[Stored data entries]
Context: an optimization exercise on an open-source flow, tuned for small area, a short achievable clock period and few clock cycles. The choices shown serve that exercise and are no tape-out recipe.
In this exercise RTL edits were held to simulation tests only and were not proved equivalent to the original.

## lane 1
==> flow/design.v (excerpt) <==
module cpu20 (
    input             clk,
    input             reset,
    output     [11:0] imem_addr,
    input      [19:0] imem_data,
    output     [10:0] dmem_addr,
    output     [19:0] dmem_wdata,
    output reg        dmem_we,
    input      [19:0] dmem_rdata,
    output reg        halted
);
Size: ~2000 cells after synthesis.
clock: 10.0 ns
lec_check: 0
cap_margin: 20
core_margin: 2
core_utilization: 40
place_density: 0.6
slew_margin: 20
synth_hierarchical: 1
standard.sh (not shown) runs the stock make flow with config.mk's settings and CLKGATE_MAP_FILE= SYNTH_SCRIPT=/design/flow/synth_recipe.tcl, a recipe that flattens the netlist after the stock synthesis.
==> flow/flow/run.sh <==
#!/bin/bash
# Standard synthesis, then the standard layout with repair_timing aiming for
# extra setup slack (a tighter internal target than the 10 ns clock), sizing
# not limited to same-footprint cells, and port buffers of a fixed type.
set -euo pipefail
MARGIN=$(cat flow/margin.txt)
bash standard.sh synth > synth.log 2>&1
bash standard.sh SETUP_SLACK_MARGIN=$MARGIN MATCH_CELL_FOOTPRINT=0 \
  "BUFFER_PORTS_ARGS=-buffer_cell sky130_fd_sc_hd__buf_4" finish > layout.log 2>&1
==> flow/flow/margin.txt <==
6.7
Lane 1 reached the final stage; the timing, design-rule and antenna checks on its layout passed.
Testbench counts of lane 1, summed over its fixed seeds: cycles 76,271.
The inputs of lane 2 differ from those of lane 1 as listed below.
# lane 1
export LEC_CHECK = 0
export CAP_MARGIN = 20
export CORE_MARGIN = 2
export CORE_UTILIZATION = 40
export PLACE_DENSITY = 0.6
export SLEW_MARGIN = 20
export SYNTH_HIERARCHICAL = 1
create_clock -name core_clock -period 10.0 [get_ports {clk}]
# lane 2
export LEC_CHECK = 0
export CAP_MARGIN = 20
export CORE_MARGIN = 2
export CORE_UTILIZATION = 40
export CTS_BUF_LIST = sky130_fd_sc_hd__clkbuf_4 sky130_fd_sc_hd__clkbuf_8
export PLACE_DENSITY = 0.6
export SLEW_MARGIN = 20
export SYNTH_HIERARCHICAL = 1
create_clock -name core_clock -period 10.0 [get_ports {clk}]
diff --git a/flow/flow/run.sh b/flow/flow/run.sh
--- a/flow/flow/run.sh
+++ b/flow/flow/run.sh
@@ -6,0 +7 @@
+PORTBUF=$(cat flow/portbuf.txt)
@@ -9 +10 @@
-  "BUFFER_PORTS_ARGS=-buffer_cell sky130_fd_sc_hd__buf_4" finish > layout.log 2>&1
+  "BUFFER_PORTS_ARGS=-buffer_cell $PORTBUF" finish > layout.log 2>&1
==> flow/flow/portbuf.txt (new file) <==
sky130_fd_sc_hd__buf_2
Findings:
- The run showing the smaller maximum fanout along the worst path is lane 2.
- Number of top-level design ports came out exactly the same in lane 1 and lane 2.
- The pin slew with the least headroom to its limit number comes out lower for lane 1 vs lane 2.
- Comparing lane 1 and lane 2, the lower first-pass GRT wire length was measured on lane 1.
- Lane 2 — routed via count about 1.1% higher, lane 1 as reference
- Diff lane 2..lane 1 | vertical die dimension | unchanged
- Non-clock buffer count of lane 2 exceeds that of lane 1 by more than 10%.
- Critical path depth came out exactly the same in lane 1 and lane 2.
- Final core utilization delta (lane 1 -> lane 2): insignificant
Modified inputs, lane 3 compared to lane 2
# lane 2
export LEC_CHECK = 0
export CAP_MARGIN = 20
export CORE_MARGIN = 2
export CORE_UTILIZATION = 40
export CTS_BUF_LIST = sky130_fd_sc_hd__clkbuf_4 sky130_fd_sc_hd__clkbuf_8
export PLACE_DENSITY = 0.6
export SLEW_MARGIN = 20
export SYNTH_HIERARCHICAL = 1
create_clock -name core_clock -period 10.0 [get_ports {clk}]
# lane 3
export LEC_CHECK = 0
export CAP_MARGIN = 20
export CORE_MARGIN = 2
export CORE_UTILIZATION = 40
export CTS_CLUSTER_DIAMETER = 100
export CTS_CLUSTER_SIZE = 25
export PLACE_DENSITY = 0.6
export SLEW_MARGIN = 20
export SYNTH_HIERARCHICAL = 1
create_clock -name core_clock -period 10.0 [get_ports {clk}]
diff --git a/flow/flow/run.sh b/flow/flow/run.sh
--- a/flow/flow/run.sh
+++ b/flow/flow/run.sh
@@ -7 +6,0 @@
-PORTBUF=$(cat flow/portbuf.txt)
@@ -10 +9 @@
-  "BUFFER_PORTS_ARGS=-buffer_cell $PORTBUF" finish > layout.log 2>&1
+  "BUFFER_PORTS_ARGS=-buffer_cell sky130_fd_sc_hd__buf_4" finish > layout.log 2>&1
removed: flow/flow/portbuf.txt
Results
- Lane 3 went all the way through the flow, and no timing, DRC or antenna check failed.
- Lane 2 reached the end of the flow, and the finished layout is clean on the timing, design-rule and antenna checks.
- In the metrics for lane 3 and lane 2, the one carrying the lower least setup slack across all paths after layout is lane 2.
- Relative to lane 2, area growth from synthesis to layout has decreased by 2.9 points in lane 3.
- Going from lane 2 to lane 3, non-clock buffer total of the final layout shrank by a few percent.
- For lane 3, the source of the critical timing path was pcu.pcOut[0], unlike lane 2, where it was x_b[8].
- In terms of layout multi-input combinational cell count, lane 3 and lane 2 differ only marginally.
- ~same synthesized cell count in lane 3 and lane 2
- Looking only at sequential share of layout area, and setting everything else aside, the lower value of lane 3 and lane 2 goes to lane 2.

afterwards: timing with drivers on the ports:
No port has a modelled driver above. Below, the same layouts with a new extraction and two added sets of constraints. Step 1 sets driving cells, clkbuf_16 on the clock port and buf_2 on the other inputs (assumed; they add their load-dependent delay and slew). Step 2 moves the port delays by t, midway between the first and last clock arrival at a register: inputs arrive t later, outputs are due t later. That takes back most of the time a late clock gives input paths. Three values: ideal ports, drivers, drivers and shift; two values: the first two.
run	t, ns	setup slack, ns	worst hold slack (ns)
lane 1	0.615	6.729 / 6.668 / 6.174	0.324 / 0.324 / 0.324
lane 2	0.665	6.725 / 6.664 / 6.130	0.325 / 0.325 / 0.325
lane 3	0.619	6.729 / 6.667 / 6.246	0.329 / 0.329 / 0.329
After both steps every run listed still meets setup and hold. The setup slack of lane 2, which loses most, moves by -0.061 ns with the drivers and by -0.595 ns with both steps.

#### WHAT THIS TASK INVOLVES:
Copy exactly the stretch of data above from the line with "flow/flow/portbuf.txt (new file)" through the line with "- Number of", and omit all other lines.

#### EXERCISE RESPONSE:
==> flow/flow/portbuf.txt (new file) <==
sky130_fd_sc_hd__buf_2
Findings:
- The run showing the smaller maximum fanout along the worst path is lane 2.
- Number of top-level design ports came out exactly the same in lane 1 and lane 2.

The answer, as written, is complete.